AI Expands Shadow IT, Not Consolidation
Contrary to expectations that AI would consolidate SaaS stacks, it is accelerating SaaS sprawl and expanding shadow IT. A new report from Torii finds that 61% of applications are now unmanaged, increasing governance and security risks for enterprises as employees adopt new AI tools outside of official procurement channels.
- Research shows that 59% of employees use AI tools not approved by their employer, and 75% of them admit to sharing sensitive company data with these applications. This practice, known as "Shadow AI," creates significant security blind spots outside of corporate oversight. - The uncontrolled growth of applications, or SaaS sprawl, is accelerating, with organizations adding an average of nine new apps every month.
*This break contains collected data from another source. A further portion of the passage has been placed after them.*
File: config.mk
export PLATFORM = sky130hd
export DESIGN_NAME = ir_range_average_and_distance
export DESIGN_NICKNAME = d
export VERILOG_FILES = /design/src/hw/rtl/irad_pkg.sv /design/src/hw/rtl/irad_front.sv /design/src/hw/rtl/irad_queue.sv /design/src/hw/rtl/irad_back.sv /design/src/hw/rtl/ir_range_average_and_distance.sv
export SDC_FILE = /design/constraint.sdc
export NUM_CORES = 1
export LEC_CHECK = 0
export BUFFER_PORTS_ARGS = -buffer_cell sky130_fd_sc_hd__buf_4
export CAP_MARGIN = 15
export CORE_MARGIN = 2
export CORE_UTILIZATION = 50
export DETAILED_ROUTE_END_ITERATION = 8
export PLACE_DENSITY = 0.78
export SLEW_MARGIN = 5
export SYNTH_ARGS = -nofsm -noshare
export SYNTH_HDL_FRONTEND = slang
export SYNTH_SLANG_ARGS = --single-unit
File: constraint.sdc
create_clock -name clk -period 7.9 [get_ports clk]
set_input_delay 1.58 -clock clk [delete_from_list [all_inputs] [get_ports clk]]
set_output_delay 1.58 -clock clk [all_outputs]
set_load 0.02 [all_outputs]
File: src/hw/rtl/irad_pkg.sv
`timescale 1ns / 1ps
// ----------------------------------------------------------------------------
// irad_pkg: shared types and constants for the IR range average block
// Widths, reset values, register indexes, status codes and the records that
// pass between the front end, the job queue and the distance back end.
// ----------------------------------------------------------------------------
package irad_pkg;

	localparam int WINDOW_LENGTH = 5;

	localparam int SAMPLE_W    = 10;
	localparam int SUM_W       = 16;
	localparam int NUM_W       = 16;
	localparam int CM_W        = 8;
	localparam int TENTHS_W    = 16;
	localparam int WHOLE_W     = 13;
	localparam int DIGIT_W     = 4;
	localparam int STATUS_W    = 3;
	localparam int CFG_INDEX_W = 3;
	localparam int CFG_DATA_W  = 16;

	localparam int SLOT_W = (WINDOW_LENGTH > 1) ? $clog2(WINDOW_LENGTH) : 1;
	localparam logic [SLOT_W-1:0] SLOT_LAST = SLOT_W'(WINDOW_LENGTH - 1);
	localparam logic [SUM_W-1:0] WIN_LEN_SUM = SUM_W'(WINDOW_LENGTH);

	// Average by reciprocal: sum * ceil(2^S / N) >> S is exact for every
	// 16-bit sum when S = 16 + ceil(log2 N).
	localparam int AVG_SHIFT  = SUM_W + $clog2(WINDOW_LENGTH);
	localparam int AVG_MULT_W = SUM_W + 1;
	localparam longint AVG_MULT_L =
		((longint'(1) << AVG_SHIFT) + longint'(WINDOW_LENGTH) - 1) / longint'(WINDOW_LENGTH);
	localparam logic [AVG_MULT_W-1:0] AVG_MULT = AVG_MULT_W'(AVG_MULT_L);
	localparam int AVG_PROD_W = SUM_W + AVG_MULT_W;

	// Tenths to whole centimetres: x * 52429 >> 19 is exact for 16-bit x.
	localparam logic [TENTHS_W-1:0] DIV10_MULT = 16'd52429;
	localparam int DIV10_SHIFT  = 19;
	localparam int DIV10_PROD_W = 2 * TENTHS_W;

	localparam int DIV_CNT_W = $clog2(NUM_W);
	localparam logic [DIV_CNT_W-1:0] DIV_CNT_LAST = DIV_CNT_W'(NUM_W - 1);

	localparam logic [SAMPLE_W-1:0] VALID_LOW_RST   = 10'd20;
	localparam logic [SAMPLE_W-1:0] VALID_HIGH_RST  = 10'd1000;
	localparam logic [SAMPLE_W-1:0] OFFSET_RST      = 10'd20;
	localparam logic [NUM_W-1:0]    NUMERATOR_RST   = 16'd48000;
	localparam logic [CM_W-1:0]     NEAR_LIMIT_RST  = 8'd20;
	localparam logic [CM_W-1:0]     FAR_LIMIT_RST   = 8'd80;

	typedef enum logic [CFG_INDEX_W-1:0] {
		REG_VALID_LOW  = 3'd0,
		REG_VALID_HIGH = 3'd1,
		REG_OFFSET     = 3'd2,
		REG_NUMERATOR  = 3'd3,
		REG_NEAR_LIMIT = 3'd4,
		REG_FAR_LIMIT  = 3'd5
	} cfg_reg_t;

	typedef enum logic [STATUS_W-1:0] {
		STATUS_OK        = 3'd0,
		STATUS_INVALID   = 3'd1,
		STATUS_CALC_ERR  = 3'd2,
		STATUS_TOO_CLOSE = 3'd3,
		STATUS_TOO_FAR   = 3'd4
	} status_t;

	typedef struct packed {
		logic [SAMPLE_W-1:0] valid_low;
		logic [SAMPLE_W-1:0] valid_high;
		logic [SAMPLE_W-1:0] sample_offset;
		logic [NUM_W-1:0]    distance_numerator;
		logic [CM_W-1:0]     near_limit_cm;
		logic [CM_W-1:0]     far_limit_cm;
	} cfg_t;

	// One classified word handed from the front end to the back end.
	typedef struct packed {
		logic [SAMPLE_W-1:0] raw;
		logic [SAMPLE_W-1:0] avg;
		status_t             status;
		logic                need_div;
		logic [SAMPLE_W-1:0] divisor;
	} job_t;

	typedef enum logic [2:0] {
		B_IDLE,
		B_DIV,
		B_SCALE,
		B_DIGIT,
		B_DONE
	} back_state_t;

endpackage

File: src/hw/rtl/irad_front.sv
`timescale 1ns / 1ps
// ----------------------------------------------------------------------------
// irad_front: window update and classification
// Keeps the sample ring and running sum, forms the truncated average and
// sorts each word into invalid, calculation error or needs a division.
// ----------------------------------------------------------------------------
module irad_front (
	input  logic                          clk,
	input  logic                          arst_n,
	input  irad_pkg::cfg_t                cfg,
	input  logic                          in_valid,
	output logic                          in_ready,
	input  logic [irad_pkg::SAMPLE_W-1:0] sample,
	output logic                          job_valid,
	input  logic                          job_ready,
	output irad_pkg::job_t                job
);

	logic [irad_pkg::SAMPLE_W-1:0] ring_q [irad_pkg::WINDOW_LENGTH];
	logic [irad_pkg::SUM_W-1:0]    sum_q;
	logic [irad_pkg::SLOT_W-1:0]   slot_q;
	logic                          primed_q;

	logic                          v_s1, v_s2;
	logic [irad_pkg::SAMPLE_W-1:0] raw_s1, raw_s2, avg_s2;

	logic                            accept;
	logic [irad_pkg::SUM_W-1:0]      sum_next;
	logic [irad_pkg::SLOT_W-1:0]     slot_next;
	logic [irad_pkg::AVG_PROD_W-1:0] avg_prod;

	assign in_ready = !v_s1 && !v_s2;
	assign accept   = in_valid && in_ready;

	assign slot_next = (slot_q == irad_pkg::SLOT_LAST) ? '0 : slot_q + 1'b1;

	always_comb begin
		if (!primed_q) begin
			sum_next = irad_pkg::SUM_W'({6'd0, sample} * irad_pkg::WIN_LEN_SUM);
		end else begin
			sum_next = sum_q - {6'd0, ring_q[slot_q]} + {6'd0, sample};
		end
	end

	always_ff @(posedge clk or negedge arst_n) begin
		if (!arst_n) begin
			sum_q    <= '0;
			slot_q   <= '0;
			primed_q <= 1'b0;
		end else if (accept) begin
			sum_q    <= sum_next;
			primed_q <= 1'b1;
			// A fill writes slot zero too, so the next slot is one past it.
			slot_q   <= primed_q ? slot_next :
				((irad_pkg::SLOT_LAST == '0) ? '0 : irad_pkg::SLOT_W'(1));
		end
	end

	always_ff @(posedge clk) begin
		for (int i = 0; i < irad_pkg::WINDOW_LENGTH; i++) begin
			if (accept && (!primed_q || slot_q == irad_pkg::SLOT_W'(i))) begin
				ring_q[i] <= sample;
			end
		end
	end

	assign avg_prod = irad_pkg::AVG_PROD_W'(sum_q) * irad_pkg::AVG_PROD_W'(irad_pkg::AVG_MULT);

	always_ff @(posedge clk or negedge arst_n) begin
		if (!arst_n) begin
			v_s1 <= 1'b0;
			v_s2 <= 1'b0;
		end else begin
			if (accept) begin
				v_s1 <= 1'b1;
			end else if (v_s1 && !v_s2) begin
				v_s1 <= 1'b0;
			end
			if (v_s1 && !v_s2) begin
				v_s2 <= 1'b1;
			end else if (v_s2 && job_ready) begin
				v_s2 <= 1'b0;
			end
		end
	end

	always_ff @(posedge clk) begin
		if (accept) begin
			raw_s1 <= sample;
		end
		if (v_s1 && !v_s2) begin
			raw_s2 <= raw_s1;
			avg_s2 <= irad_pkg::SAMPLE_W'(avg_prod >> irad_pkg::AVG_SHIFT);
		end
	end

	always_comb begin
		job.raw      = raw_s2;
		job.avg      = avg_s2;
		job.divisor  = avg_s2 - cfg.sample_offset;
		job.need_div = 1'b0;
		if (avg_s2 < cfg.valid_low || avg_s2 > cfg.valid_high) begin
			job.status = irad_pkg::STATUS_INVALID;
		end else if (avg_s2 <= cfg.sample_offset) begin
			job.status = irad_pkg::STATUS_CALC_ERR;
		end else begin
			job.status   = irad_pkg::STATUS_OK;
			job.need_div = 1'b1;
		end
	end

	assign job_valid = v_s2;

endmodule

File: src/hw/rtl/irad_queue.sv
`timescale 1ns / 1ps
// ----------------------------------------------------------------------------
// irad_queue: two-entry job queue
// Decouples the front end from the divider so each side stalls on its own.
// ----------------------------------------------------------------------------
module irad_queue (
	input  logic           clk,
	input  logic           arst_n,
	input  logic           wr_valid,
	output logic           wr_ready,
	input  irad_pkg::job_t wr_job,
	output logic           rd_valid,
	input  logic           rd_ready,
	output irad_pkg::job_t rd_job
);

	irad_pkg::job_t entry_q [2];
	logic           wr_ptr_q, rd_ptr_q;
	logic [1:0]     count_q;
	logic           push, pop;

	assign wr_ready = (count_q != 2'd2);
	assign rd_valid = (count_q != 2'd0);
	assign push     = wr_valid && wr_ready;
	assign pop      = rd_valid && rd_ready;
	assign rd_job   = entry_q[rd_ptr_q];

	always_ff @(posedge clk or negedge arst_n) begin
		if (!arst_n) begin
			wr_ptr_q <= 1'b0;
			rd_ptr_q <= 1'b0;
			count_q  <= 2'd0;
		end else begin
			if (push) begin
				wr_ptr_q <= !wr_ptr_q;
			end
			if (pop) begin
				rd_ptr_q <= !rd_ptr_q;
			end
			case ({push, pop})
				2'b10:   count_q <= count_q + 2'd1;
				2'b01:   count_q <= count_q - 2'd1;
				default: count_q <= count_q;
			endcase
		end
	end

	always_ff @(posedge clk) begin
		if (push) begin
			entry_q[wr_ptr_q] <= wr_job;
		end
	end

endmodule

File: src/hw/rtl/irad_back.sv
`timescale 1ns / 1ps
// ----------------------------------------------------------------------------
// irad_back: distance division and result register
// Radix-2 restoring divider, tenths split by reciprocal, limit checks and
// the output register of the result channel.
// ----------------------------------------------------------------------------
module irad_back (
	input  logic                            clk,
	input  logic                            arst_n,
	input  irad_pkg::cfg_t                  cfg,
	input  logic                            job_valid,
	output logic                            job_ready,
	input  irad_pkg::job_t                  job,
	output logic                            out_valid,
	input  logic                            out_ready,
	output logic [irad_pkg::SAMPLE_W-1:0]   raw_echo,
	output logic [irad_pkg::SAMPLE_W-1:0]   average,
	output logic [irad_pkg::STATUS_W-1:0]   status,
	output logic [irad_pkg::TENTHS_W-1:0]   distance_tenths,
	output logic [irad_pkg::WHOLE_W-1:0]    distance_whole_cm,
	output logic [irad_pkg::DIGIT_W-1:0]    distance_tenth_digit
);

	irad_pkg::back_state_t state_q, state_next;

	logic [irad_pkg::SAMPLE_W-1:0]     raw_q, avg_q, div_q, rem_q;
	irad_pkg::status_t                 status_q;
	logic [irad_pkg::TENTHS_W-1:0]     quo_q;
	logic [irad_pkg::WHOLE_W-1:0]      whole_q;
	logic [irad_pkg::DIGIT_W-1:0]      digit_q;
	logic [irad_pkg::DIV_CNT_W-1:0]    cnt_q;
	logic [irad_pkg::DIV10_PROD_W-1:0] prod_q;
	logic                              out_valid_q;

	logic                          take_job, load_out, out_free;
	logic [irad_pkg::SAMPLE_W:0]   shifted, diff;
	logic                          fits;
	logic [irad_pkg::WHOLE_W-1:0]  whole;
	logic [irad_pkg::TENTHS_W-1:0] whole_ten;

	assign out_free = !out_valid_q || out_ready;

	always_comb begin
		state_next = state_q;
		case (state_q)
			irad_pkg::B_IDLE: begin
				if (job_valid) begin
					state_next = job.need_div ? irad_pkg::B_DIV : irad_pkg::B_DONE;
				end
			end
			irad_pkg::B_DIV: begin
				if (cnt_q == '0) begin
					state_next = irad_pkg::B_SCALE;
				end
			end
			irad_pkg::B_SCALE: state_next = irad_pkg::B_DIGIT;
			irad_pkg::B_DIGIT: state_next = irad_pkg::B_DONE;
			irad_pkg::B_DONE: begin
				if (out_free) begin
					state_next = irad_pkg::B_IDLE;
				end
			end
			default: state_next = irad_pkg::B_IDLE;
		endcase
	end

	always_comb begin
		job_ready = (state_q == irad_pkg::B_IDLE);
		load_out  = (state_q == irad_pkg::B_DONE) && out_free;
	end

	assign take_job = job_valid && job_ready;

	// One quotient bit a cycle; the remainder always stays below the divisor.
	assign shifted = {rem_q, quo_q[irad_pkg::TENTHS_W-1]};
	assign fits    = shifted >= {1'b0, div_q};
	assign diff    = shifted - {1'b0, div_q};

	assign whole     = irad_pkg::WHOLE_W'(prod_q >> irad_pkg::DIV10_SHIFT);
	assign whole_ten = irad_pkg::TENTHS_W'({whole, 3'b000}) + irad_pkg::TENTHS_W'({whole, 1'b0});

	always_ff @(posedge clk or negedge arst_n) begin
		if (!arst_n) begin
			state_q     <= irad_pkg::B_IDLE;
			out_valid_q <= 1'b0;
		end else begin
			state_q <= state_next;
			if (load_out) begin
				out_valid_q <= 1'b1;
			end else if (out_ready) begin
				out_valid_q <= 1'b0;
			end
		end
	end

	always_ff @(posedge clk) begin
		case (state_q)
			irad_pkg::B_IDLE: begin
				if (take_job) begin
					raw_q    <= job.raw;
					avg_q    <= job.avg;
					status_q <= job.status;
					div_q    <= job.divisor;
					rem_q    <= '0;
					quo_q    <= job.need_div ? cfg.distance_numerator : '0;
					whole_q  <= '0;
					digit_q  <= '0;
					cnt_q    <= irad_pkg::DIV_CNT_LAST;
				end
			end
			irad_pkg::B_DIV: begin
				rem_q <= fits ? diff[irad_pkg::SAMPLE_W-1:0] : shifted[irad_pkg::SAMPLE_W-1:0];
				quo_q <= {quo_q[irad_pkg::TENTHS_W-2:0], fits};
				cnt_q <= cnt_q - 1'b1;
			end
			irad_pkg::B_SCALE: begin
				prod_q <= irad_pkg::DIV10_PROD_W'(quo_q) *
					irad_pkg::DIV10_PROD_W'(irad_pkg::DIV10_MULT);
			end
			irad_pkg::B_DIGIT: begin
				whole_q <= whole;
				digit_q <= irad_pkg::DIGIT_W'(quo_q - whole_ten);
				if (whole < irad_pkg::WHOLE_W'(cfg.near_limit_cm)) begin
					status_q <= irad_pkg::STATUS_TOO_CLOSE;
				end else if (whole > irad_pkg::WHOLE_W'(cfg.far_limit_cm)) begin
					status_q <= irad_pkg::STATUS_TOO_FAR;
				end else begin
					status_q <= irad_pkg::STATUS_OK;
				end
			end
			default: begin
			end
		endcase
		if (load_out) begin
			raw_echo             <= raw_q;
			average              <= avg_q;
			status               <= status_q;
			distance_tenths      <= quo_q;
			distance_whole_cm    <= whole_q;
			distance_tenth_digit <= digit_q;
		end
	end

	assign out_valid = out_valid_q;

	a_div_ends: assert property (@(posedge clk) disable iff (!arst_n)
		state_q == irad_pkg::B_DIV && cnt_q == '0 |=> state_q == irad_pkg::B_SCALE)
		else $error("divider overran its step count");

	a_digit_range: assert property (@(posedge clk) disable iff (!arst_n)
		out_valid |-> distance_tenth_digit <= irad_pkg::DIGIT_W'(9))
		else $error("tenth digit out of range");

	a_split_consistent: assert property (@(posedge clk) disable iff (!arst_n)
		out_valid |-> (17'(distance_whole_cm) * 17'd10 + 17'(distance_tenth_digit))
			== 17'(distance_tenths))
		else $error("whole and tenth digit disagree with tenths");

	a_error_zero: assert property (@(posedge clk) disable iff (!arst_n)
		out_valid && (status == irad_pkg::STATUS_INVALID || status == irad_pkg::STATUS_CALC_ERR)
		|-> distance_tenths == '0)
		else $error("distance reported on an error status");

endmodule

File: src/hw/rtl/ir_range_average_and_distance.sv
`timescale 1ns / 1ps
// ----------------------------------------------------------------------------
// ir_range_average_and_distance: IR range moving average and distance
// Averages IR sensor samples over a window and converts the average into a
// status code and a distance in tenths of a centimetre.
// ----------------------------------------------------------------------------
// Usage:
// Samples enter on the in_valid / in_ready channel, one 10-bit word each.
// Every sample produces exactly one result word on out_valid / out_ready.
// The front end updates the window ring and running sum, forms the truncated
// average and classifies the word; it takes a new sample only after the last
// word has passed into the two-entry job queue.
// The back end pops one job at a time. A word that needs a distance passes
// the radix-2 divider, then the scale and digit steps and the done state;
// invalid or calculation-error words go straight to the done state. A new job
// is taken only once the last result has been loaded into the output register.
// A stalled receiver holds the result in the output register; the back end
// then waits, the queue fills, and in_ready drops once the front end is full.
// Reset clears the window (the first sample after reset fills every slot),
// empties the pipeline and queue, and loads the default thresholds.
// User writes registers via cfg_we/index/wdata only while idle; not enforced.
// ----------------------------------------------------------------------------
module ir_range_average_and_distance (
	input  logic                               clk,
	input  logic                               arst_n,
	input  logic                               cfg_we,
	input  logic [irad_pkg::CFG_INDEX_W-1:0]   cfg_index,
	input  logic [irad_pkg::CFG_DATA_W-1:0]    cfg_wdata,
	input  logic                               in_valid,
	output logic                               in_ready,
	input  logic [irad_pkg::SAMPLE_W-1:0]      sample,
	output logic                               out_valid,
	input  logic                               out_ready,
	output logic [irad_pkg::SAMPLE_W-1:0]      raw_echo,
	output logic [irad_pkg::SAMPLE_W-1:0]      average,
	output logic [irad_pkg::STATUS_W-1:0]      status,
	output logic [irad_pkg::TENTHS_W-1:0]      distance_tenths,
	output logic [irad_pkg::WHOLE_W-1:0]       distance_whole_cm,
	output logic [irad_pkg::DIGIT_W-1:0]       distance_tenth_digit
);

	irad_pkg::cfg_t cfg_q;

	// Register file. Values are truncated to the register width, and an
	// index outside the list is ignored.
	always_ff @(posedge clk or negedge arst_n) begin
		if (!arst_n) begin
			cfg_q.valid_low          <= irad_pkg::VALID_LOW_RST;
			cfg_q.valid_high         <= irad_pkg::VALID_HIGH_RST;
			cfg_q.sample_offset      <= irad_pkg::OFFSET_RST;
			cfg_q.distance_numerator <= irad_pkg::NUMERATOR_RST;
			cfg_q.near_limit_cm      <= irad_pkg::NEAR_LIMIT_RST;
			cfg_q.far_limit_cm       <= irad_pkg::FAR_LIMIT_RST;
		end else if (cfg_we) begin
			case (irad_pkg::cfg_reg_t'(cfg_index))
				irad_pkg::REG_VALID_LOW:  cfg_q.valid_low <= cfg_wdata[irad_pkg::SAMPLE_W-1:0];
				irad_pkg::REG_VALID_HIGH: cfg_q.valid_high <= cfg_wdata[irad_pkg::SAMPLE_W-1:0];
				irad_pkg::REG_OFFSET:     cfg_q.sample_offset <= cfg_wdata[irad_pkg::SAMPLE_W-1:0];
				irad_pkg::REG_NUMERATOR:  cfg_q.distance_numerator <= cfg_wdata;
				irad_pkg::REG_NEAR_LIMIT: cfg_q.near_limit_cm <= cfg_wdata[irad_pkg::CM_W-1:0];
				irad_pkg::REG_FAR_LIMIT:  cfg_q.far_limit_cm <= cfg_wdata[irad_pkg::CM_W-1:0];
				default: begin
				end
			endcase
		end
	end

	// Front end to queue, queue to back end.
	logic           fq_valid, fq_ready, qb_valid, qb_ready;
	irad_pkg::job_t fq_job, qb_job;

	irad_front u_front (
		.clk       (clk),
		.arst_n    (arst_n),
		.cfg       (cfg_q),
		.in_valid  (in_valid),
		.in_ready  (in_ready),
		.sample    (sample),
		.job_valid (fq_valid),
		.job_ready (fq_ready),
		.job       (fq_job)
	);

	irad_queue u_queue (
		.clk      (clk),
		.arst_n   (arst_n),
		.wr_valid (fq_valid),
		.wr_ready (fq_ready),
		.wr_job   (fq_job),
		.rd_valid (qb_valid),
		.rd_ready (qb_ready),
		.rd_job   (qb_job)
	);

	irad_back u_back (
		.clk                  (clk),
		.arst_n               (arst_n),
		.cfg                  (cfg_q),
		.job_valid            (qb_valid),
		.job_ready            (qb_ready),
		.job                  (qb_job),
		.out_valid            (out_valid),
		.out_ready            (out_ready),
		.raw_echo             (raw_echo),
		.average              (average),
		.status               (status),
		.distance_tenths      (distance_tenths),
		.distance_whole_cm    (distance_whole_cm),
		.distance_tenth_digit (distance_tenth_digit)
	);

endmodule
This leads to significant budget waste, as roughly half of all SaaS licenses go unused and companies often pay for multiple redundant applications, with an average of 10 different project management tools per organization. - The data being shared with unapproved AI tools often includes sensitive information such as customer data (32%), internal documents (27%), financial information (21%), and proprietary code (20%). This exposure can lead to compliance violations with regulations like GDPR and HIPAA, as unvetted tools rarely have the necessary data processing agreements in place. - Senior leadership is a primary driver of this trend, with one study finding 93% of executives and senior managers use unapproved AI tools—the highest rate across all job levels. This creates a paradox where those responsible for compliance are often the most frequent users of unsanctioned software. - Marketing departments are significant contributors to shadow IT, with unapproved tools accounting for 35% of the average marketing tech stack. Teams often adopt their own AI-powered solutions for tasks like content generation, personalization, and data analysis to move faster than internal IT processes allow. - The use of shadow AI is often a response to inadequate official tools; while over half of employers provide approved AI software, only one-third of employees find these tools fully meet their needs to perform their jobs efficiently. This gap between the tools provided and the features employees require pushes them to find their own solutions.